Not a pretty history for Cinderellas, is it? And yet, as is so often the case in baseball, there has been one exception. The same team that the Twins beat in the 1991 World Series and the Phillies beat in the 1993 NLCS. After winning the NL West in 1982, and coming close in 1983, the Braves were horrid for the rest of the 80s, only getting close to .500 in 1984 and losing 106 games in 1988 (that’s Metsesque). They weren’t any better in 1990, finishing last at 65-97. And then, they went all the way to first in 1991. A 94-68 record and one game, one inning actually, short of a World Series title. And, even though said title would remain remarkably elusive for the next 14 years (with only 1995 providing any satisfaction), the Braves would finish first in 13 of them. Every year from 1991 to 2005, with the exception of 1994 (when the Expos were in first and pulling away when the strike ended the season), the Braves would finish first. Maybe (no maybe about it, they did) they would flop in the postseason, but Cinderella kept the glass slipper this one time, largely due to a genius named John Schuerholz (if there is any justice in this world, he’s a lock for the Hall of Fame) and possibly the best long-term pitching staff ever put together. And that is indeed how the Braves did it. Schuerholz and pitching. With a lot of help from possibly the best pitching coach of all time, Leo Mazzone. (Anyone notice that the Braves haven’t won a pennant since Schuerholz stepped down and Mazzone left? Gee, Bobby Cox must have gotten awful dumb awful fast.) Tom Glavine. John Smoltz. Greg Maddux. Steve Avery. Kent Mercker. Charlie Leibrandt. Denny Neagle, for goodness sakes. John Burkett, for goodness sakes. Russ Ortiz, for goodness sakes. Kevin Millwood. Mike Hampton. Tim Hudson. Mike Stanton. Mark Wohlers, etc., etc.
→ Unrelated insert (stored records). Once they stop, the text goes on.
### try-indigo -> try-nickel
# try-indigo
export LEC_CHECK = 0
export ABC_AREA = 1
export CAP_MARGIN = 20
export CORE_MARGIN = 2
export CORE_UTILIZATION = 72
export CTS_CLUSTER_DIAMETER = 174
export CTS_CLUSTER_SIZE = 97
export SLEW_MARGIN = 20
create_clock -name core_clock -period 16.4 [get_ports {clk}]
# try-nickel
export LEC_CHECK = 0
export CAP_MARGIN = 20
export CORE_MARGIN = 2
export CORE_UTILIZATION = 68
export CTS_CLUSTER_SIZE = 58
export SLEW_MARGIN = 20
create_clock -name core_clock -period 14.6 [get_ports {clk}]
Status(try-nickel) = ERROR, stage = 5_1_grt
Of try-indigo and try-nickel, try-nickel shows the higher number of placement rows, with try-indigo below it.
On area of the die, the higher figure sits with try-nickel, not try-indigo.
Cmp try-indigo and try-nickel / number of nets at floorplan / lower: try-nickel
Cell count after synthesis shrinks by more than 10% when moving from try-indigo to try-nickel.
==> run M <==
==> flow/design.v <==
module JAM (
input CLK,
input RST,
output reg [2:0] W,
output reg [2:0] J,
input [6:0] Cost,
output [3:0] MatchCount,
output [9:0] MinCost,
output Valid );
parameter INIT  = 4'b0000;
parameter COMP  = 4'b0001;
parameter CHAN  = 4'b0010;
parameter FIND  = 4'b0011;
parameter EXCH  = 4'b0100;
parameter REV   = 4'b0101;
parameter GIVE  = 4'b0110;
parameter COUNT = 4'b0111;
parameter VALID = 4'b1000;
reg [3:0] curr_state;
reg [3:0] next_state;
parameter [0:3*128-1] mapTbl = {3'd7, 3'd6, 3'd5, 3'd6, 3'd4, 3'd6, 3'd5, 3'd6, 3'd3, 3'd6, 3'd5, 3'd6, 3'd4, 3'd6, 3'd5, 3'd6,
                            	3'd2, 3'd6, 3'd5, 3'd6, 3'd4, 3'd6, 3'd5, 3'd6, 3'd3, 3'd6, 3'd5, 3'd6, 3'd4, 3'd6, 3'd5, 3'd6,
                            	3'd1, 3'd6, 3'd5, 3'd6, 3'd4, 3'd6, 3'd5, 3'd6, 3'd3, 3'd6, 3'd5, 3'd6, 3'd4, 3'd6, 3'd5, 3'd6,
                	            3'd2, 3'd6, 3'd5, 3'd6, 3'd4, 3'd6, 3'd5, 3'd6, 3'd3, 3'd6, 3'd5, 3'd6, 3'd4, 3'd6, 3'd5, 3'd6,
                		  	    3'd0, 3'd6, 3'd5, 3'd6, 3'd4, 3'd6, 3'd5, 3'd6, 3'd3, 3'd6, 3'd5, 3'd6, 3'd4, 3'd6, 3'd5, 3'd6,
                			    3'd2, 3'd6, 3'd5, 3'd6, 3'd4, 3'd6, 3'd5, 3'd6, 3'd3, 3'd6, 3'd5, 3'd6, 3'd4, 3'd6, 3'd5, 3'd6,
                			    3'd1, 3'd6, 3'd5, 3'd6, 3'd4, 3'd6, 3'd5, 3'd6, 3'd3, 3'd6, 3'd5, 3'd6, 3'd4, 3'd6, 3'd5, 3'd6,
                				3'd2, 3'd6, 3'd5, 3'd6, 3'd4, 3'd6, 3'd5, 3'd6, 3'd3, 3'd6, 3'd5, 3'd6, 3'd4, 3'd6, 3'd5, 3'd6};
reg [0:6] compare;
reg [3:0] permutation [0:7];
reg [3:0] permutation_rot [0:7];
reg [3:0] permutation_ex [0:7];
reg [1:0] FIND_count;
wire [2:0] rot;
wire done;
reg [3:0] matchcount;
reg [9:0] mincost;
always@(posedge CLK) begin
	if(RST) curr_state <= INIT;
	else    curr_state <= next_state; 
end 
always@(*)begin
	case (curr_state)
	INIT  : next_state = COMP;
	COMP  : next_state = CHAN;  
	CHAN  : next_state = FIND;  
	FIND  : if(FIND_count==2) next_state = EXCH;  
	        else next_state = FIND;
	EXCH  : next_state = REV;  
	REV   : next_state = GIVE;  
	GIVE  : next_state = COUNT;
	COUNT : if(done) next_state = VALID;
			else next_state = COMP;
	VALID : next_state =  INIT;
	default : next_state = INIT;
	endcase
end
reg [3:0] count;
reg [9:0] cost;
reg start;
always@(posedge CLK) begin
	if(RST) start <= 0;
	else if(~RST) start <= 1;
	else start <= start;
end 
always@(posedge CLK) begin
	if(RST) begin
		W <= 0;
		J <= 0;
		count <= 1;
	end
	else begin
		W <= count >= 8 ? 0 : count;
		J <= permutation[count >= 8 ? 0 : count];
		if(count == 10) begin
			count <= 2;
			W <= 1;
			J <= permutation[1];
		end
		else begin
			count <= count + 1;
		end
	end
end
always@(posedge CLK) begin
	if(curr_state==INIT) begin
		mincost <= 10'd1023;
		matchcount <= 0;
		cost <= 0;
	end
	else if(start)begin
		cost <= cost + Cost;
		if(count == 10) begin
			if(cost < mincost)begin
				mincost <= cost;
				matchcount <= 1;
			end
			else if(cost == mincost)begin
				matchcount <= matchcount + 1;
			end
			cost <= 0;
		end
	end
end
assign MatchCount = matchcount;
assign MinCost = mincost;
always@(posedge CLK)begin
	if(curr_state == COMP) begin
		compare[6] <= permutation[6] < permutation[7];
		compare[5] <= permutation[5] < permutation[6];
		compare[4] <= permutation[4] < permutation[5];
		compare[3] <= permutation[3] < permutation[4];
		compare[2] <= permutation[2] < permutation[3];
		compare[1] <= permutation[1] < permutation[2];
		compare[0] <= permutation[0] < permutation[1];
	end
end
assign rot = mapTbl[compare*3+:3];
always @(posedge CLK) begin
	if(curr_state == CHAN) begin
  		permutation_rot[0] <= 0<=rot || (0>rot && permutation[0]<permutation[rot]) ? 8 : permutation[0];
  		permutation_rot[1] <= 1<=rot || (1>rot && permutation[1]<permutation[rot]) ? 8 : permutation[1];
  		permutation_rot[2] <= 2<=rot || (2>rot && permutation[2]<permutation[rot]) ? 8 : permutation[2];
  		permutation_rot[3] <= 3<=rot || (3>rot && permutation[3]<permutation[rot]) ? 8 : permutation[3];
  		permutation_rot[4] <= 4<=rot || (4>rot && permutation[4]<permutation[rot]) ? 8 : permutation[4];
  		permutation_rot[5] <= 5<=rot || (5>rot && permutation[5]<permutation[rot]) ? 8 : permutation[5];
  		permutation_rot[6] <= 6<=rot || (6>rot && permutation[6]<permutation[rot]) ? 8 : permutation[6];
  		permutation_rot[7] <= 7<=rot || (7>rot && permutation[7]<permutation[rot]) ? 8 : permutation[7];
  	end
end
reg [2:0] minIdx1;
reg [2:0] minIdx2;
reg [2:0] minIdx3;
reg [2:0] minIdx4;
reg [2:0] minIdx11;
reg [2:0] minIdx22;
reg [2:0] minIdx;
always@(posedge CLK)begin
	if(curr_state==INIT) begin
		FIND_count <= 0;
	end
	if(curr_state==FIND && FIND_count==0)begin
		minIdx4 <= permutation_rot[7] > permutation_rot[6] ? 6 : 7;
		minIdx3 <= permutation_rot[5] > permutation_rot[4] ? 4 : 5;
		minIdx2 <= permutation_rot[3] > permutation_rot[2] ? 2 : 3;
		minIdx1 <= permutation_rot[1] > permutation_rot[0] ? 0 : 1;
		FIND_count <= 1;
	end
	else if(curr_state==FIND && FIND_count==1)begin
		minIdx22 <= permutation_rot[minIdx4] > permutation_rot[minIdx3] ? minIdx3 : minIdx4;
		minIdx11 <= permutation_rot[minIdx2] > permutation_rot[minIdx1] ? minIdx1 : minIdx2;
		FIND_count <= 2;
	end
	else if(curr_state==FIND && FIND_count==2)begin
		minIdx <= permutation_rot[minIdx22] > permutation_rot[minIdx11] ? minIdx11 : minIdx22;
		FIND_count <= 0;
	end
	else begin
		FIND_count <= 0;
	end
end
always@(posedge CLK) begin
	if(curr_state==COMP) begin
		permutation_ex[0] <= permutation[0];
		permutation_ex[1] <= permutation[1];
		permutation_ex[2] <= permutation[2];
		permutation_ex[3] <= permutation[3];
		permutation_ex[4] <= permutation[4];
		permutation_ex[5] <= permutation[5];
		permutation_ex[6] <= permutation[6];
		permutation_ex[7] <= permutation[7];
	end
	else if(curr_state==EXCH) begin
		permutation_ex[rot] <= permutation[minIdx];
		permutation_ex[minIdx] <= permutation[rot];
	end
	else if(curr_state == REV)begin
		if(0>rot)
			permutation_ex[0] <= permutation_ex[7-(0-rot-1)];
		if(1>rot)
			permutation_ex[1] <= permutation_ex[7-(1-rot-1)];
		if(2>rot)
			permutation_ex[2] <= permutation_ex[7-(2-rot-1)];
		if(3>rot)
			permutation_ex[3] <= permutation_ex[7-(3-rot-1)];
		if(4>rot)
			permutation_ex[4] <= permutation_ex[7-(4-rot-1)];
		if(5>rot)
			permutation_ex[5] <= permutation_ex[7-(5-rot-1)];
		if(6>rot)
			permutation_ex[6] <= permutation_ex[7-(6-rot-1)];
		if(7>rot)
			permutation_ex[7] <= permutation_ex[7-(7-rot-1)];
	end
end
always@(posedge CLK)begin
	if(curr_state == INIT) begin
		permutation[0] <= 0;
		permutation[1] <= 1;
		permutation[2] <= 2;
		permutation[3] <= 3;
		permutation[4] <= 4;
		permutation[5] <= 5;
		permutation[6] <= 6;
		permutation[7] <= 7;
	end
	else if(curr_state == GIVE) begin
		permutation[0] <= permutation_ex[0];
		permutation[1] <= permutation_ex[1];
		permutation[2] <= permutation_ex[2];
		permutation[3] <= permutation_ex[3];
		permutation[4] <= permutation_ex[4];
		permutation[5] <= permutation_ex[5];
		permutation[6] <= permutation_ex[6];
		permutation[7] <= permutation_ex[7];
	end
end
assign done = compare==0;
assign Valid = (curr_state == VALID);
endmodule
==> flow/run.sh <==
#!/bin/bash
# the make line also repeats each setting of config.mk as NAME=value (left out here)
make -C /OpenROAD-flow-scripts/flow DESIGN_CONFIG=/design/flow/config.mk WORK_HOME=/design/flow/orfs CLKGATE_MAP_FILE= finish
==> flow/config.mk <==
export PLATFORM = sky130hd
export DESIGN_NAME = JAM
export DESIGN_NICKNAME = JAM
export VERILOG_FILES = /design/flow/design.v
export SDC_FILE = /design/flow/constraint.sdc
export NUM_CORES = 4
export LEC_CHECK = 0
export CAP_MARGIN = 20
export CORE_MARGIN = 2
export CORE_UTILIZATION = 72
export CTS_CLUSTER_DIAMETER = 27
export PLACE_DENSITY = 0.64
export SETUP_SLACK_MARGIN = 0.96
export SLEW_MARGIN = 20
==> flow/constraint.sdc <==
create_clock -name core_clock -period 4.97 [get_ports {CLK}]
set_input_delay 0.9940 -clock core_clock [delete_from_list [all_inputs] [get_ports {CLK}]]
set_output_delay 0.9940 -clock core_clock [all_outputs]
set_load 0.01 [all_outputs]
==> run E: changes against run M <==
--- a/flow/config.mk
+++ b/flow/config.mk
@@ -9,6 +9,3 @@
 export CORE_MARGIN = 2
-export CORE_UTILIZATION = 72
-export CTS_CLUSTER_DIAMETER = 27
-export PLACE_DENSITY = 0.64
-export SETUP_SLACK_MARGIN = 0.96
+export CORE_UTILIZATION = 18
 export SLEW_MARGIN = 20
==> flow/constraint.sdc (replaced) <==
create_clock -name core_clock -period 9.22 [get_ports {CLK}]
set_input_delay 1.8440 -clock core_clock [delete_from_list [all_inputs] [get_ports {CLK}]]
set_output_delay 1.8440 -clock core_clock [all_outputs]
set_load 0.01 [all_outputs]
==> results.sh <==
# flow metrics
export IMPL_place_detailed_hpwl_mm=38.0
export IMPL_dpl_cell_area_mm2=0.0162
export IMPL_error="[ERROR GRT-0116] Global routing finished with congestion. Check the congestion regions in the DRC Viewer."
export IMPL_lastStage="global routing"
export IMPL_gp_congestion=1.05
export IMPL_grtUsageMet1_pct=86.0
export IMPL_chipWidth_um=143
export IMPL_post_place_cells=2002
export IMPL_fp_util_pct=74.1
export IMPL_status="stopped before the end"
export IMPL_globalRouteMet2Util_pct=101
That was run M.
==> results.sh <==
# source this file to load flow results
export IMPL_status="complete, no violations"
export IMPL_dpl_cell_area_mm2=0.0152
export IMPL_post_place_cells=2569
export IMPL_grtUsageMet1_pct=15.4
export IMPL_globalRouteMet2Util_pct=17.5
export IMPL_place_detailed_hpwl_mm=33.4
That was run E.
==> inputs of trial 16 <==
==> flow/design.v <==
module HandwashSensor(
    input clk,
    input reset,
    input acceptLeftHandDistance,
    input [15:0] leftHandDistance,
    input acceptLeftHandGain,
    input [7:0] leftHandGain,
    input acceptRightHandDistance,
    input [15:0] rightHandDistance,
    input acceptRightHandGain,
    input [7:0] rightHandGain,
    output waterOn
);
reg [15:0] leftHandDistanceHeld;
 always@(posedge clk)  begin
     if(reset)
         leftHandDistanceHeld <= 0;
     else if(acceptLeftHandDistance)
         leftHandDistanceHeld <= leftHandDistance;
     else
         leftHandDistanceHeld <= leftHandDistanceHeld;
 end
reg [7:0] leftHandGainHeld;
 always@(posedge clk)  begin
     if(reset)
         leftHandGainHeld <= 0;
     else if(acceptLeftHandGain)
         leftHandGainHeld <= leftHandGain;
     else
         leftHandGainHeld <= leftHandGainHeld;
 end
reg [15:0] rightHandDistanceHeld;
 always@(posedge clk)  begin
     if(reset)
         rightHandDistanceHeld <= 0;
     else if(acceptRightHandDistance)
         rightHandDistanceHeld <= rightHandDistance;
     else
         rightHandDistanceHeld <= rightHandDistanceHeld;
 end
reg [7:0] rightHandGainHeld;
 always@(posedge clk)  begin
     if(reset)
         rightHandGainHeld <= 0;
     else if(acceptRightHandGain)
         rightHandGainHeld <= rightHandGain;
     else
         rightHandGainHeld <= rightHandGainHeld;
 end
wire [15:0] leftHand;
 wire [23:0] leftHandDistanceHeld_Mult_leftHandGainHeld;
 DSP48_AxB dsp_leftHandDistanceHeld_Mult_leftHandGainHeld(
     .CLK(clk),
     .A({ {9{1'b0}}, leftHandDistanceHeld}),
     .B({ {10{1'b0}}, leftHandGainHeld}),
     .P(leftHandDistanceHeld_Mult_leftHandGainHeld)
 );
 reg [16:0] leftHandDistanceHeld_Mult_leftHandGainHeld_ShiftR_7;
 always@(posedge clk) begin
     if(reset)
         leftHandDistanceHeld_Mult_leftHandGainHeld_ShiftR_7 <= 0;
     else
         leftHandDistanceHeld_Mult_leftHandGainHeld_ShiftR_7 <= leftHandDistanceHeld_Mult_leftHandGainHeld >> 7;
 end
 assign leftHand = leftHandDistanceHeld_Mult_leftHandGainHeld_ShiftR_7;
wire [15:0] rightHand;
 wire [23:0] rightHandDistanceHeld_Mult_rightHandGainHeld;
 DSP48_AxB dsp_rightHandDistanceHeld_Mult_rightHandGainHeld(
     .CLK(clk),
     .A({ {9{1'b0}}, rightHandDistanceHeld}),
     .B({ {10{1'b0}}, rightHandGainHeld}),
     .P(rightHandDistanceHeld_Mult_rightHandGainHeld)
 );
 reg [16:0] rightHandDistanceHeld_Mult_rightHandGainHeld_ShiftR_7;
 always@(posedge clk) begin
     if(reset)
         rightHandDistanceHeld_Mult_rightHandGainHeld_ShiftR_7 <= 0;
     else
         rightHandDistanceHeld_Mult_rightHandGainHeld_ShiftR_7 <= rightHandDistanceHeld_Mult_rightHandGainHeld >> 7;
 end
 assign rightHand = rightHandDistanceHeld_Mult_rightHandGainHeld_ShiftR_7;
parameter threshold = 1500;
assign waterOn = leftHand != 0 && rightHand != 0 && (leftHand < threshold || rightHand < threshold);
endmodule
module DSP48_AxB
   (CLK,
    A,
    B,
    P);
  input CLK;
  input [24:0]A;
  input [17:0]B;
  output [42:0]P;
assign P = A*B;
endmodule
==> flow/run.sh <==
#!/bin/bash
# the make line also repeats each setting of config.mk as NAME=value (left out here)
make -C /OpenROAD-flow-scripts/flow DESIGN_CONFIG=/design/flow/config.mk WORK_HOME=/design/flow/orfs CLKGATE_MAP_FILE= finish
==> flow/config.mk <==
export PLATFORM = sky130hd
export DESIGN_NAME = HandwashSensor
export DESIGN_NICKNAME = HandwashSensor
export VERILOG_FILES = /design/flow/design.v
export SDC_FILE = /design/flow/constraint.sdc
export NUM_CORES = 4
export LEC_CHECK = 0
export ABC_AREA = 1
export CAP_MARGIN = 20
export CORE_MARGIN = 2
export CORE_UTILIZATION = 70
export CTS_CLUSTER_DIAMETER = 39
export SETUP_SLACK_MARGIN = 0.77
export SLEW_MARGIN = 20
==> flow/constraint.sdc <==
create_clock -name core_clock -period 4.46 [get_ports {clk}]
set_input_delay 0.8920 -clock core_clock [delete_from_list [all_inputs] [get_ports {clk}]]
set_output_delay 0.8920 -clock core_clock [all_outputs]
set_load 0.01 [all_outputs]
==> build 56: changes against trial 16 <==
ABC_AREA = default   (was 1)
CORE_ASPECT_RATIO = 0.5   (was default)
CORE_UTILIZATION = 59   (was 70)
CTS_CLUSTER_DIAMETER = default   (was 39)
SETUP_SLACK_MARGIN = default   (was 0.77)
==> flow/constraint.sdc (replaced) <==
create_clock -name core_clock -period 7.0 [get_ports {clk}]
set_input_delay 1.4000 -clock core_clock [delete_from_list [all_inputs] [get_ports {clk}]]
set_output_delay 1.4000 -clock core_clock [all_outputs]
set_load 0.01 [all_outputs]
==> qor summary <==
Post CTS Setup Buffer Count: trial 16 26; build 56 0
Worst reg2reg path depth: trial 16 19; build 56 16
Result of the run: trial 16 finished clean; build 56 finished clean
Multi-input gate share of total cell area: trial 16 0.634; build 56 0.693
Final non-filler cell total: trial 16 1852; build 56 1397
Biggest power consumer among the groups: trial 16 combinational logic; build 56 registers
Clock net power: trial 16 812 uW; build 56 518 uW
Hold endpoint: trial 16 leftHandGainHeld[7]; build 56 rightHandDistanceHeld[0]
Slowest Stage Delay on Critical Path: trial 16 0.52 ns; build 56 0.63 ns
Buffers & Inverters on Critical Path: trial 16 5; build 56 3
Final Skew: trial 16 0.0102 ns; build 56 0.0141 ns
Met3 routing resource usage after global routing: trial 16 0.0673; build 56 0.0423
Resized cells post-CTS: trial 16 146; build 56 0
Post-synth design cell area: trial 16 11000 um2; build 56 10200 um2
GR Util All Layers: trial 16 0.384; build 56 0.265
Cell variety after synth: trial 16 34; build 56 53
Endpoint arrival time on the critical path: trial 16 4.38 ns; build 56 5.36 ns
Setup of alpha:
## ahb_lite_fir_filter
module ahb_lite_fir_filter(
    input clk,
          n_rst,
    input logic hsel,
    input logic [3:0] haddr,
    input logic hsize,
    input logic [1:0] htrans,
    input logic hwrite,
    input logic [15:0] hwdata,
    output logic [15:0] hrdata,
    output logic hresp
);
Size in the first run: roughly 3500 cells after synthesis, ~420 flip-flops, roughly 44 I/O pins.
make LEC_CHECK=0 CAP_MARGIN=15 CELL_PAD_IN_SITES_DETAIL_PLACEMENT=0 CELL_PAD_IN_SITES_GLOBAL_PLACEMENT=0 CORE_MARGIN=4 CORE_UTILIZATION=37 GPL_ROUTABILITY_DRIVEN=0 GPL_TIMING_DRIVEN=0 MAX_ROUTING_LAYER=met4 PLACE_DENSITY_LB_ADDON=0.18 SETUP_SLACK_MARGIN=3.35 SLEW_MARGIN=35 finish   # period 11.9 ns
run.sh (not shown) runs the stock make flow with config.mk's settings and CLKGATE_MAP_FILE=.
Relative to alpha, the following input files were edited for beta:
- CTS_CLUSTER_DIAMETER: unset -> 148
- MAX_ROUTING_LAYER: met4 -> unset
- PLACE_DENSITY_LB_ADDON: 0.18 -> 0.26
- CORE_MARGIN: 4 -> 2
- SETUP_SLACK_MARGIN: 3.35 -> unset
- CELL_PAD_IN_SITES_GLOBAL_PLACEMENT: 0 -> unset
- CORE_UTILIZATION: 37 -> 40
- GPL_TIMING_DRIVEN: 0 -> unset
- CAP_MARGIN: 15 -> 20
- SLEW_MARGIN: 35 -> 20
- CELL_PAD_IN_SITES_DETAIL_PLACEMENT: 0 -> unset
- the clock period (ns, I/O delays scaled along): 11.9 -> 9.0
==> comparison <==
- Higher number of violations reported at the end of detailed-routing iteration 0 goes to alpha over beta.
- beta vs alpha: total power of the final layout up by more than a quarter
- The lower data arrival time of the critical path came out of alpha.
- Looking at master of the slowest instance on the critical path, the sky130_fd_sc_hd__a221oi_4 result is from beta; the sky130_fd_sc_hd__clkbuf_1 one comes from alpha.

Starting RTL as in the previous note.
==> flow/config.mk <==
export PLATFORM = sky130hd
export DESIGN_NAME = ahb_lite_fir_filter
export DESIGN_NICKNAME = ahb_lite_fir_filter
export VERILOG_FILES = /design/flow/design.v
export SDC_FILE = /design/flow/constraint.sdc
export NUM_CORES = 4
export LEC_CHECK = 0
export ABC_AREA = 1
export CAP_MARGIN = 30
export CELL_PAD_IN_SITES_GLOBAL_PLACEMENT = 1
export CORE_ASPECT_RATIO = 0.96
export CORE_MARGIN = 2
export CORE_UTILIZATION = 63
export CTS_CLUSTER_DIAMETER = 254
export CTS_CLUSTER_SIZE = 74
export GPL_ROUTABILITY_DRIVEN = 0
export GPL_TIMING_DRIVEN = 0
export HOLD_SLACK_MARGIN = 0.05
export MAX_ROUTING_LAYER = met4
export PLACE_DENSITY_LB_ADDON = 0.12
export SETUP_SLACK_MARGIN = 0.49
export SLEW_MARGIN = 15
export TNS_END_PERCENT = 80
==> flow/constraint.sdc <==
create_clock -name core_clock -period 9.14 [get_ports {clk}]
set_input_delay 1.8280 -clock core_clock [delete_from_list [all_inputs] [get_ports {clk}]]
set_output_delay 1.8280 -clock core_clock [all_outputs]
set_load 0.01 [all_outputs]
The baseline died in 3_1_place_gp_skip_io.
Make no mistake about it, that’s how you keep the glass slipper. Pitching. Young pitching developing, staying reasonably healthy and being augmented at the right time by the right vets. Does the Rays’ young starting staff have what it takes to both develop and stay healthy like the Braves’ staff of the early 1990s? Especially since their ace, Scott Kazmir, already has a proven injury history? It’s too early to say, except to say that the Rays don’t have John Schuerholz or Leo Mazzone, and that, in baseball as well as in Disney movies, midnight comes quickly for Cinderella.